The 1988 film Bright Lights, Big City is one of the many films from the late 80s in which Kiefer Sutherland plays a demonic character. In this case, his character is so demonic that his name is — seriously, check this shit out — Tad Allagash. Nobody named Tad Allagash has ever been a good guy!
Tad is the best friend of Jamie Conway (Michael J. Fox), an aspiring writer who has moved to New York City from some middle-America farm state and who now has a job as a fact checker at the New Yorker. Jamie is still struggling to deal with both the death of his mother (played in flashbacks by Dianne Wiest) and the collapse of his marriage to Amanda (Phoebe Cates). Tad helps out his depressed little friend by taking him out to the clubs and supplying him with so much cocaine that Jamie literally spends the entire film on the verge of having a geyser of blood shoot out from his powder-coated nostrils.

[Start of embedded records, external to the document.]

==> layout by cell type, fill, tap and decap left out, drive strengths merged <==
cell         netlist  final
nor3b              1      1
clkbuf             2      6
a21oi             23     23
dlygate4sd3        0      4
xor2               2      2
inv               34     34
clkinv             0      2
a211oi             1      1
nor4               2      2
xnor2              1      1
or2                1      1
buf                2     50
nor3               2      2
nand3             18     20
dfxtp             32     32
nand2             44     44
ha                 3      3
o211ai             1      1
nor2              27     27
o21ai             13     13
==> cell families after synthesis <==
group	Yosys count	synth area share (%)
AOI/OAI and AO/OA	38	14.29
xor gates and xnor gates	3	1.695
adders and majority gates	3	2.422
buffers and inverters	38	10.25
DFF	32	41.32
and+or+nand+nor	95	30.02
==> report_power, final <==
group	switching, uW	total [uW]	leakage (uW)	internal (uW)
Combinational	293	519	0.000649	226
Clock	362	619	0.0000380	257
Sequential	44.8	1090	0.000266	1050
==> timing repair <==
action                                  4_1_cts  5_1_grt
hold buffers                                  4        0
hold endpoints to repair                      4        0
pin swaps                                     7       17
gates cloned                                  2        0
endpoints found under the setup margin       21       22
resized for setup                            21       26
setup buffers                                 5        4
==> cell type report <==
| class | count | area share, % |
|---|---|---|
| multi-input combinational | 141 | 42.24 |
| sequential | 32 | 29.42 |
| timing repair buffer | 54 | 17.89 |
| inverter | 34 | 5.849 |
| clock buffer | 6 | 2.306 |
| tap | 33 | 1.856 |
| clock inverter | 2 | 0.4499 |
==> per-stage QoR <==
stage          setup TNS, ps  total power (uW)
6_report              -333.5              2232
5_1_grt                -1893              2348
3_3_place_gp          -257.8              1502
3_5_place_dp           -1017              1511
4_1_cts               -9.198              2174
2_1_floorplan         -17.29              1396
$ cat config.mk
export PLATFORM = sky130hd
export DESIGN_NAME = sram_fifo_ctrl_flat
export DESIGN_NICKNAME = d
export VERILOG_FILES = /design/src/rtl/sram_fifo_ctrl_pkg.sv /design/src/rtl/sram_fifo_ctrl_if.sv /design/src/rtl/sram_fifo_ctrl_ptr.sv /design/src/rtl/sram_fifo_ctrl.sv /design/src/flat_wrapper.sv
export SDC_FILE = /design/constraint.sdc
export NUM_CORES = 1
export LEC_CHECK = 0
export ABC_AREA = 1
export BUFFER_PORTS_ARGS = -buffer_cell sky130_fd_sc_hd__buf_2
export CAP_MARGIN = 30
export CORE_ASPECT_RATIO = 0.8
export CORE_MARGIN = 4
export CORE_UTILIZATION = 45
export DETAILED_ROUTE_END_ITERATION = 6
export PLACE_DENSITY = 0.77
export REMOVE_ABC_BUFFERS = 1
export SETUP_SLACK_MARGIN = 0.4
export SLEW_MARGIN = 40
export SYNTH_ARGS = -nofsm -noshare
export SYNTH_HDL_FRONTEND = slang
export SYNTH_SLANG_ARGS = --single-unit
$ cat constraint.sdc
create_clock -name clk -period 3 [get_ports clk]
set_clock_uncertainty 0.1 [all_clocks]
set_input_delay 0.6 -clock clk [delete_from_list [all_inputs] [get_ports clk]]
set_output_delay 0.6 -clock clk [all_outputs]
set_load 0.1 [all_outputs]
$ cat src/rtl/sram_fifo_ctrl_pkg.sv
// Shared constants and status bundle for the SRAM-backed FIFO controller.
// Imported by the pointer, interface and top-level files.
package sram_fifo_pkg;

    localparam int DATA_WIDTH_DEF = 8;
    localparam int ADDR_WIDTH_DEF = 10;
    localparam int AEMPTY_LVL_DEF = 4;

    // Occupancy flags derived from the two pointers.
    typedef struct packed {
        logic full;
        logic empty;
        logic almost_full;
        logic almost_empty;
    } fifo_status_t;

endpackage

$ cat src/rtl/sram_fifo_ctrl_if.sv
// Single-port synchronous SRAM bus between the FIFO controller and memory.
// Ports: sram_addr/sram_we/sram_wdata (controller -> SRAM),
//        sram_rdata (SRAM -> controller, valid one cycle after the address).
interface sram_fifo_ctrl_if
    import sram_fifo_pkg::*;
#(
    parameter int DATA_WIDTH = DATA_WIDTH_DEF,
    parameter int ADDR_WIDTH = ADDR_WIDTH_DEF
);

    logic [ADDR_WIDTH-1:0] sram_addr;
    logic                  sram_we;
    logic [DATA_WIDTH-1:0] sram_wdata;
    logic [DATA_WIDTH-1:0] sram_rdata;

    modport master (
        output sram_addr,
        output sram_we,
        output sram_wdata,
        input  sram_rdata
    );

    modport slave (
        input  sram_addr,
        input  sram_we,
        input  sram_wdata,
        output sram_rdata
    );

endinterface

$ cat src/rtl/sram_fifo_ctrl_ptr.sv
// Wrapping FIFO pointer: AW address bits plus one wrap bit.
// Ports: clk, rst (sync, high), clear (sync flush), en (advance), ptr.
module fifo_ptr
    import sram_fifo_pkg::*;
#(
    parameter int AW = ADDR_WIDTH_DEF
) (
    input  logic        clk,
    input  logic        rst,
    input  logic        clear,
    input  logic        en,
    output logic [AW:0] ptr
);

    // Natural binary overflow of the AW+1 bit register wraps the
    // address from DEPTH-1 to 0 and toggles the wrap bit.
    always_ff @(posedge clk) begin
        if (rst || clear) begin
            ptr <= '0;
        end else if (en) begin
            ptr <= ptr + 1'b1;
        end
    end

endmodule

$ cat src/rtl/sram_fifo_ctrl.sv
// FIFO controller over a single-port SRAM with one-cycle read latency.
// Writes win the SRAM port; a pop is granted only on cycles without a push.
// Ports: clk, rst (sync, high), clear (sync flush)
//        wr_en/wr_data          push side
//        rd_req/rd_grant        pop request / accepted this cycle
//        rd_valid/rd_data       popped word, one cycle after rd_grant
//        sram (master modport)  SRAM address/strobe/data bus
//        full, empty, almost_full, almost_empty, count   status
//        overflow, underflow    sticky errors
// Option: define SRAM_FIFO_ERR_EN to build the sticky error flags;
//         otherwise overflow/underflow are tied to 0.
module sram_fifo_ctrl
    import sram_fifo_pkg::*;
#(
    parameter int DATA_WIDTH = DATA_WIDTH_DEF,
    parameter int ADDR_WIDTH = ADDR_WIDTH_DEF,
    parameter int AFULL_LVL  = (2 ** ADDR_WIDTH) - 4,
    parameter int AEMPTY_LVL = AEMPTY_LVL_DEF
) (
    input  logic                  clk,
    input  logic                  rst,
    input  logic                  clear,
    input  logic                  wr_en,
    input  logic [DATA_WIDTH-1:0] wr_data,
    input  logic                  rd_req,
    output logic                  rd_grant,
    output logic                  rd_valid,
    output logic [DATA_WIDTH-1:0] rd_data,
    sram_fifo_ctrl_if.master      sram,
    output logic                  full,
    output logic                  empty,
    output logic                  almost_full,
    output logic                  almost_empty,
    output logic [ADDR_WIDTH:0]   count,
    output logic                  overflow,
    output logic                  underflow
);

    localparam int AW = ADDR_WIDTH;
    localparam logic [AW:0] AFULL_C  = AFULL_LVL[AW:0];
    localparam logic [AW:0] AEMPTY_C = AEMPTY_LVL[AW:0];

    logic [AW:0]  wptr;
    logic [AW:0]  rptr;
    logic         push_ok;
    fifo_status_t st;

    // Reset and clear silence both SRAM operations in their own cycle.
    assign push_ok  = wr_en & ~st.full & ~clear & ~rst;
    assign rd_grant = rd_req & ~st.empty & ~push_ok & ~clear & ~rst;

    fifo_ptr #(.AW(AW)) u_wptr (
        .clk   (clk),
        .rst   (rst),
        .clear (clear),
        .en    (push_ok),
        .ptr   (wptr)
    );

    fifo_ptr #(.AW(AW)) u_rptr (
        .clk   (clk),
        .rst   (rst),
        .clear (clear),
        .en    (rd_grant),
        .ptr   (rptr)
    );

    // Modular difference of the wrap-extended pointers is the occupancy.
    assign count = wptr - rptr;

    always_comb begin
        st              = '0;
        st.empty        = (wptr == rptr);
        st.full         = (wptr[AW-1:0] == rptr[AW-1:0])
                        & (wptr[AW] != rptr[AW]);
        st.almost_full  = (count >= AFULL_C);
        st.almost_empty = (count <= AEMPTY_C);
    end

    assign full         = st.full;
    assign empty        = st.empty;
    assign almost_full  = st.almost_full;
    assign almost_empty = st.almost_empty;

    // Idle cycles park the address on the read pointer.
    assign sram.sram_addr  = push_ok ? wptr[AW-1:0] : rptr[AW-1:0];
    assign sram.sram_we    = push_ok;
    assign sram.sram_wdata = wr_data;

    always_ff @(posedge clk) begin
        if (rst || clear) begin
            rd_valid <= 1'b0;
        end else begin
            rd_valid <= rd_grant;
        end
    end

    assign rd_data = sram.sram_rdata;

`ifdef SRAM_FIFO_ERR_EN
    logic ovf_q;
    logic unf_q;

    always_ff @(posedge clk) begin
        if (rst || clear) begin
            ovf_q <= 1'b0;
            unf_q <= 1'b0;
        end else begin
            if (wr_en && st.full) begin
                ovf_q <= 1'b1;
            end
            if (rd_req && st.empty) begin
                unf_q <= 1'b1;
            end
        end
    end

    assign overflow  = ovf_q;
    assign underflow = unf_q;
`else
    assign overflow  = 1'b0;
    assign underflow = 1'b0;
`endif

endmodule
$ cat src/flat_wrapper.sv
// flat-port wrapper written by rule: the top's interface ports become plain ports
module sram_fifo_ctrl_flat import sram_fifo_pkg::*;
#(
    parameter int DATA_WIDTH = DATA_WIDTH_DEF,
    parameter int ADDR_WIDTH = ADDR_WIDTH_DEF,
    parameter int AFULL_LVL  = (2 ** ADDR_WIDTH) - 4,
    parameter int AEMPTY_LVL = AEMPTY_LVL_DEF
)
  (clk, rst, clear, wr_en, wr_data, rd_req, rd_grant, rd_valid, rd_data, full, empty, almost_full, almost_empty, count, overflow, underflow, sram_sram_addr, sram_sram_we, sram_sram_wdata, sram_sram_rdata);
  sram_fifo_ctrl_if #(.DATA_WIDTH(DATA_WIDTH), .ADDR_WIDTH(ADDR_WIDTH)) sram_i ();
  input  logic clk;
  input  logic rst;
  input  logic clear;
  input  logic wr_en;
  input  logic [DATA_WIDTH-1:0] wr_data;
  input  logic rd_req;
  output logic rd_grant;
  output logic rd_valid;
  output logic [DATA_WIDTH-1:0] rd_data;
  output logic full;
  output logic empty;
  output logic almost_full;
  output logic almost_empty;
  output logic [ADDR_WIDTH:0] count;
  output logic overflow;
  output logic underflow;
  output wire logic [$bits(sram_i.sram_addr)-1:0] sram_sram_addr;
  output wire logic [$bits(sram_i.sram_we)-1:0] sram_sram_we;
  output wire logic [$bits(sram_i.sram_wdata)-1:0] sram_sram_wdata;
  input wire logic [$bits(sram_i.sram_rdata)-1:0] sram_sram_rdata;
  assign sram_sram_addr = sram_i.sram_addr;
  assign sram_sram_we = sram_i.sram_we;
  assign sram_sram_wdata = sram_i.sram_wdata;
  assign sram_i.sram_rdata = sram_sram_rdata;
  sram_fifo_ctrl #(.DATA_WIDTH(DATA_WIDTH), .ADDR_WIDTH(ADDR_WIDTH), .AFULL_LVL(AFULL_LVL), .AEMPTY_LVL(AEMPTY_LVL)) u_core (.clk(clk), .rst(rst), .clear(clear), .wr_en(wr_en), .wr_data(wr_data), .rd_req(rd_req), .rd_grant(rd_grant), .rd_valid(rd_valid), .rd_data(rd_data), .sram(sram_i), .full(full), .empty(empty), .almost_full(almost_full), .almost_empty(almost_empty), .count(count), .overflow(overflow), .underflow(underflow));
endmodule
===== src/rtl/key_evt_sched.sv =====
// ---------------------------------------------------------------------------
// key_evt_sched
//   Turns debounced active-low keys into SHORT / LONG press events. Each key
//   can hold one pending event. A single registered output slot serves all
//   keys: a round-robin arbiter fills it and a valid/ready handshake drains it.
//
// Ports
//   clk        system clock
//   rst        asynchronous active-high reset
//   key_deb    debounced keys, active-low (0 = pressed)
//   evt_valid  output slot holds an event
//   evt_ready  consumer accepts the event in the slot this cycle
//   evt_key    index of the key that produced the event
//   evt_type   0 = SHORT, 1 = LONG
//   ovf_flag   sticky per-key flag: an event was dropped
//   ovf_clr    synchronous clear of all ovf_flag bits
//
// Parameters: KEY_NUM must be 2..8 and IDX_W >= clog2(KEY_NUM). LONG_CNT is
// the number of cycles a key has to stay pressed before it counts as LONG.
// ---------------------------------------------------------------------------
module key_evt_sched #(
  parameter int              KEY_NUM  = 4,
  parameter int              IDX_W    = 2,
  parameter int              HOLD_W   = 24,
  parameter logic [HOLD_W-1:0] LONG_CNT = 24'd12_000_000
) (
  input  logic               clk,
  input  logic               rst,
  input  logic [KEY_NUM-1:0] key_deb,
  output logic               evt_valid,
  input  logic               evt_ready,
  output logic [IDX_W-1:0]   evt_key,
  output logic               evt_type,
  output logic [KEY_NUM-1:0] ovf_flag,
  input  logic               ovf_clr
);

  typedef enum logic [1:0] {ST_IDLE, ST_PRESS, ST_HELD} kstate_t;

  localparam logic [HOLD_W-1:0] LONG_M1 = LONG_CNT - HOLD_W'(1);

  // Per-key state
  kstate_t             state_q [KEY_NUM];
  logic [HOLD_W-1:0]   cnt_q   [KEY_NUM];
  logic [KEY_NUM-1:0]  key_d1_q;
  logic [KEY_NUM-1:0]  pend_q;
  logic [KEY_NUM-1:0]  type_q;
  logic [KEY_NUM-1:0]  ovf_q;

  // Arbiter and output slot
  logic [IDX_W-1:0]    ptr_q;
  logic                evt_valid_q;
  logic [IDX_W-1:0]    evt_key_q;
  logic                evt_type_q;

  // Combinational decode
  logic [KEY_NUM-1:0]  press_v;
  logic [KEY_NUM-1:0]  rel_v;
  logic [KEY_NUM-1:0]  raise;
  logic [KEY_NUM-1:0]  rtype;
  logic [KEY_NUM-1:0]  grant_vec;
  logic [KEY_NUM-1:0]  ovf_d;
  logic [IDX_W-1:0]    gnt_idx;
  logic [IDX_W-1:0]    ptr_d;
  logic                found;
  logic                load;

  // NOTE: every signal gets a default at the top of always_comb so no path
  // leaves it unassigned; otherwise synthesis infers a latch.
  always_comb begin
    int               j;
    logic [IDX_W-1:0] cand;
    j         = 0;
    cand      = '0;
    press_v   = key_d1_q & ~key_deb;
    rel_v     = ~key_d1_q & key_deb;
    raise     = '0;
    rtype     = '0;
    grant_vec = '0;
    found     = 1'b0;
    gnt_idx   = '0;

    // A key in PRESS raises SHORT on release, else LONG when the hold
    // counter reaches its threshold; release wins.
    for (int k = 0; k < KEY_NUM; k++) begin
      if (state_q[k] == ST_PRESS) begin
        raise[k] = rel_v[k] || (cnt_q[k] == LONG_M1);
        rtype[k] = ~rel_v[k];
      end
    end

    // Round-robin search starting at ptr_q, wrapping at KEY_NUM.
    load = !evt_valid_q || evt_ready;
    for (int i = 0; i < KEY_NUM; i++) begin
      j = int'(ptr_q) + i;
      if (j >= KEY_NUM) j = j - KEY_NUM;
      cand = IDX_W'(j);
      if (!found && pend_q[cand]) begin
        found   = 1'b1;
        gnt_idx = cand;
      end
    end
    if (load && found) grant_vec[gnt_idx] = 1'b1;

    ptr_d = (gnt_idx == IDX_W'(KEY_NUM - 1)) ? '0 : gnt_idx + 1'b1;

    // A new overflow beats a simultaneous clear.
    ovf_d = (ovf_clr ? '0 : ovf_q) | (raise & pend_q & ~grant_vec);
  end

  // NOTE: state is updated only with non-blocking assignments so every
  // flop samples the pre-edge value of every other flop.
  always_ff @(posedge clk or posedge rst) begin
    if (rst) begin
      // The sample register resets to "pressed" so a key held across reset
      // must be released and pressed again before it produces an event.
      key_d1_q    <= '0;
      pend_q      <= '0;
      type_q      <= '0;
      ovf_q       <= '0;
      ptr_q       <= '0;
      evt_valid_q <= 1'b0;
      evt_key_q   <= '0;
      evt_type_q  <= 1'b0;
      // NOTE: the per-key arrays are a handful of control flops, not RAM,
      // so every element is reset explicitly.
      for (int k = 0; k < KEY_NUM; k++) begin
        state_q[k] <= ST_IDLE;
        cnt_q[k]   <= '0;
      end
    end else begin
      key_d1_q <= key_deb;
      ovf_q    <= ovf_d;

      for (int k = 0; k < KEY_NUM; k++) begin
        case (state_q[k])
          ST_IDLE: begin
            if (press_v[k]) begin
              state_q[k] <= ST_PRESS;
              cnt_q[k]   <= HOLD_W'(1);
            end
          end
          ST_PRESS: begin
            if (rel_v[k])                  state_q[k] <= ST_IDLE;
            else if (cnt_q[k] == LONG_M1)  state_q[k] <= ST_HELD;
            else if (cnt_q[k] != '1)       cnt_q[k]   <= cnt_q[k] + 1'b1;
          end
          ST_HELD: begin
            if (rel_v[k]) state_q[k] <= ST_IDLE;
          end
          default: state_q[k] <= ST_IDLE;
        endcase

        // A pending entry being granted this cycle frees room for a new one.
        if (raise[k] && (!pend_q[k] || grant_vec[k])) begin
          pend_q[k] <= 1'b1;
          type_q[k] <= rtype[k];
        end else if (grant_vec[k]) begin
          pend_q[k] <= 1'b0;
        end
      end

      // Slot is reloaded only when empty or being accepted, so a stalled
      // event stays stable.
      if (load) begin
        if (found) begin
          evt_valid_q <= 1'b1;
          evt_key_q   <= gnt_idx;
          evt_type_q  <= type_q[gnt_idx];
          ptr_q       <= ptr_d;
        end else begin
          evt_valid_q <= 1'b0;
        end
      end
    end
  end

  assign evt_valid = evt_valid_q;
  assign evt_key   = evt_key_q;
  assign evt_type  = evt_type_q;
  assign ovf_flag  = ovf_q;

endmodule


===== config.mk =====
export PLATFORM = sky130hd
export DESIGN_NAME = key_evt_sched
export DESIGN_NICKNAME = d
export VERILOG_FILES = /design/src/rtl/key_evt_sched.sv
export SDC_FILE = /design/constraint.sdc
export NUM_CORES = 1
export LEC_CHECK = 0
export CORE_MARGIN = 1
export CORE_UTILIZATION = 65
export CTS_BUF_LIST = sky130_fd_sc_hd__clkbuf_4 sky130_fd_sc_hd__clkbuf_8
export CTS_CLUSTER_SIZE = 8
export DETAILED_ROUTE_END_ITERATION = 10
export PLACE_DENSITY = 0.83
export SKIP_LAST_GASP = 1
export SYNTH_ARGS = -nofsm -noshare
export SYNTH_HDL_FRONTEND = slang
export SYNTH_SLANG_ARGS = --single-unit

===== constraint.sdc =====
create_clock -name clk -period 5.15 [get_ports clk]
set_input_delay 0.515 -clock clk [delete_from_list [all_inputs] [get_ports clk]]
set_output_delay 0.515 -clock clk [all_outputs]
set_load 0.03 [all_outputs]

==> flow_results.org, run 1 <==
** Clocking
- In this run, post-CTS repair resized a total of 0 instances.
- After clock tree synthesis, the clock-pin slew on the worst setup and hold paths is 0.07 ns.
- Counting every sink on the clock net gives 126.
- At the later pin of the worst-skew pair, clock insertion delay measures 0.45 ns.
- Postcts setup bufs :: 0
- The clock passes through at most 2 buffers.
- The tree is rooted in a clkbuf_8.
- Clock tree from TritonCTS :: done
- Buffers inserted during clock tree synthesis total 17.
- Count of hold-fix buffers inserted at cts :: 0
- CTS built an H-tree with a depth of 4.

** Drt
- Routed via count divided by cell count :: 6.49
- DR iter-0 viols :: 439
- DRC violations left :: 0
- Remaining antenna violation count :: 0
- Summed over all layers, the routed wires come to 15200 um.
- Wire length per cell :: 16.8 um
- Number of optimization iterations in the first detailed-route pass :: 5
- Via count of the routed design :: 5893

** Floorplanning
- Die boundary width :: 105 um
- Number of primary I/O pins :: 16
- Number of standard-cell rows in the floorplan :: 37
- Die Area :: 0.0111 mm^2
- Area inside the core boundary :: 0.0103 mm^2
- The initial utilization of the core area, before any placement, comes to 67.2%.
- Overall die height :: 105 um

** Layout
- # diodes :: 0
- In the final design database the tool counted 776 nets.
- In the final layout, the share of cells above drive strength 1 is 10.6%.
- Leading cell types in the layout, fill and taps excluded :: dfrtp_1 (126), nand2_1 (83), nor2_1 (63)
- Most common cell after layout, fill and taps aside :: dfrtp_1
- Cells fill 73.5% of the core in the end.
- Growth of design area from synthesis to finish :: 9.31%
- Final std cell area, no fill :: 0.00758 mm^2

** Global routing
- The total overflow left after global routing is 0.
- Global-route usage over all layers :: 29.1%
- Maximum number of pins on one net before global-route repair :: 85
- The first global-routing pass estimated 25800 um of wire.
- The number of antenna violations at the first check in global routing came to 0.
- The number of global-route vias before repair came to 5644.

** Min path
- Worst Hold Path Cells :: 2
- The path class of the tightest hold or removal check is reg2reg.

** Placement
- Total placed instance area :: 0.00718 mm^2
- Summed over all nets, the half-perimeter wirelength after detailed placement is 10300 um.
- Final weighted congestion in routability-driven placement :: 0.869
- OpenSTA, run right after detailed placement, puts the worst setup slack at 2.00 ns.
- The count of buffers added on input and output ports is 15.

** Setup path
- Data arrives at the worst endpoint at 3.54 ns.
- Path length in cells of the critical path :: 7
- For the worst setup path, the data required time is 5.47 ns.
- Slowest Stage Delay on Critical Path :: 0.90 ns
- The worst setup path is launched from a flip-flop.
- Traced cell by cell, the critical path runs through ha_1, nand2_1, or4_4, o41a_4, a21oi_2, or3_2, a21oi_2.
- In this design, the largest share of critical-path delay is due to compound AO/OA/AOI/OAI gates.
- Worst Path Class, Setup :: reg2reg
- In this run the worst path has a maximum fanout of 29.
- FF-to-FF path depth :: 7
- The number of buffers and inverters on the critical path is 0.
- Critical path endpoint category :: flip-flop
- The largest individual stage delay along the critical path comes from the cell a21oi_2.
- The most numerous cell type found on the critical path is a21oi_2.

** Yosys
- Gate Count Post-Synth :: 751
- Number of nets produced by synthesis :: 764
- Counting flops with a built-in enable in the synthesized netlist gives 0.
- Number of distinct library cell variants in the gate-level netlist after synthesis :: 72
- The share of the Yosys chip area taken by registers is 45.4%.
- Most frequently used flop master after synthesis :: dfrtp_1
- Synthesis warning total :: 0
- The average instance in the mapped netlist occupies 9.24 um^2.
- Post-synthesis instance area :: 0.00694 mm^2
- Of all flip-flops after synthesis, the portion carrying an async set or reset was 100%.
- After synthesis the netlist holds a flip-flop and latch count of 126.

** STA
- The number of slew-limit violations in the final report was 0.
- Final critical path time including I/O delays and setup :: 3.22 ns
- RSZ-0062 raised after global routing :: no
- Between clock sinks in the finished design, the worst skew comes to 0.00771 ns.
- Timing would allow up to 0.311 GHz.
- Portion of the clock cycle consumed by the worst path in the final layout :: 62.5%
- For the pin with the worst max-slew slack, the measured transition is 1.12 ns.
- Setup violations remaining at the end of the flow were counted as 0.
- Hold Vio Cnt, Final :: 0
- Measured against its own limit, the worst slew margin works out to 25.2%.
- Setup Total Neg Slack :: 0 ns
- In the post-route analysis, the smallest setup slack over all paths is 1.93 ns.

** Run
- Number of max-capacitance violations reported :: 0

** Power
- The analysis attributes to cell leakage a power of 3.19 nW.
- Power per standard cell area :: 365 mW/mm^2
- Across the VDD grid, the largest voltage drop is 0.268 mV.

** Outcome
- Status :: complete, no violations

And the thing is, Tad knows that he’s not a good influence on Jamie’s life but he doesn’t care. Whenever Jamie starts to get a little bit too wrapped up in his self-pity, Tad is there to make a tasteless joke. Whenever Jamie tries to argue that he and Amanda aren’t really broken up, Tad is there to remind him that Amanda wants nothing to do with him. Whenever Jamie starts to think that doing all of this cocaine is potentially ruining his life, Tad is there to cheerfully cut another line. Tad makes no apologies for being Tad Allagash. He’s too busy having a good time and it’s obvious that Sutherland’s having an even better time playing Tad. As a result, Tad Allagash becomes the perfect antihero, the bad guy that you like despite yourself.
Unfortunately, Bright Lights, Big City isn’t about Tad Allagash. You’re happy whenever Kiefer shows up but he doesn’t show up enough to actually save the film. No, Bright Lights, Big City is the story of Jamie Conway and that’s why the film is a bit of a pain to sit through. Despite having a great Irish name, Jamie Conway is one of the whiniest characters that I have ever seen in a film. From the minute he first appears on screen and starts complaining about the failure of his marriage, you want someone to just tell him to shut up. When he tells an alcoholic editor (Jason Robards) that his latest short story was autobiographical, you nod and think, “So, that’s why it hasn’t been published.”
Of course, since Jamie is the main character, everyone in the film feels sorry for him but he really is just insufferable. There’s a lengthy scene where Jamie delivers a drunken monologue to a sympathetic coworker, Megan (played by Swoosie Kurtz). And while Jamie goes on and on about how he first met Amanda and how their marriage fell apart (and how it was all her fault), poor Megan has to sit there and try to look sympathetic. Personally, I would have kicked Jamie out of my apartment after the first minute of that whiny diatribe. Megan has the patience of a saint.
There is some curiosity value to watching Michael J. Fox snort cocaine. (I wonder if contemporary audiences shouted, “McFly!” as they watched Fox sniffing up the devil’s dandruff.) But otherwise, Bright Lights, Big City is a relic of 80s cinema that can be safely forgotten.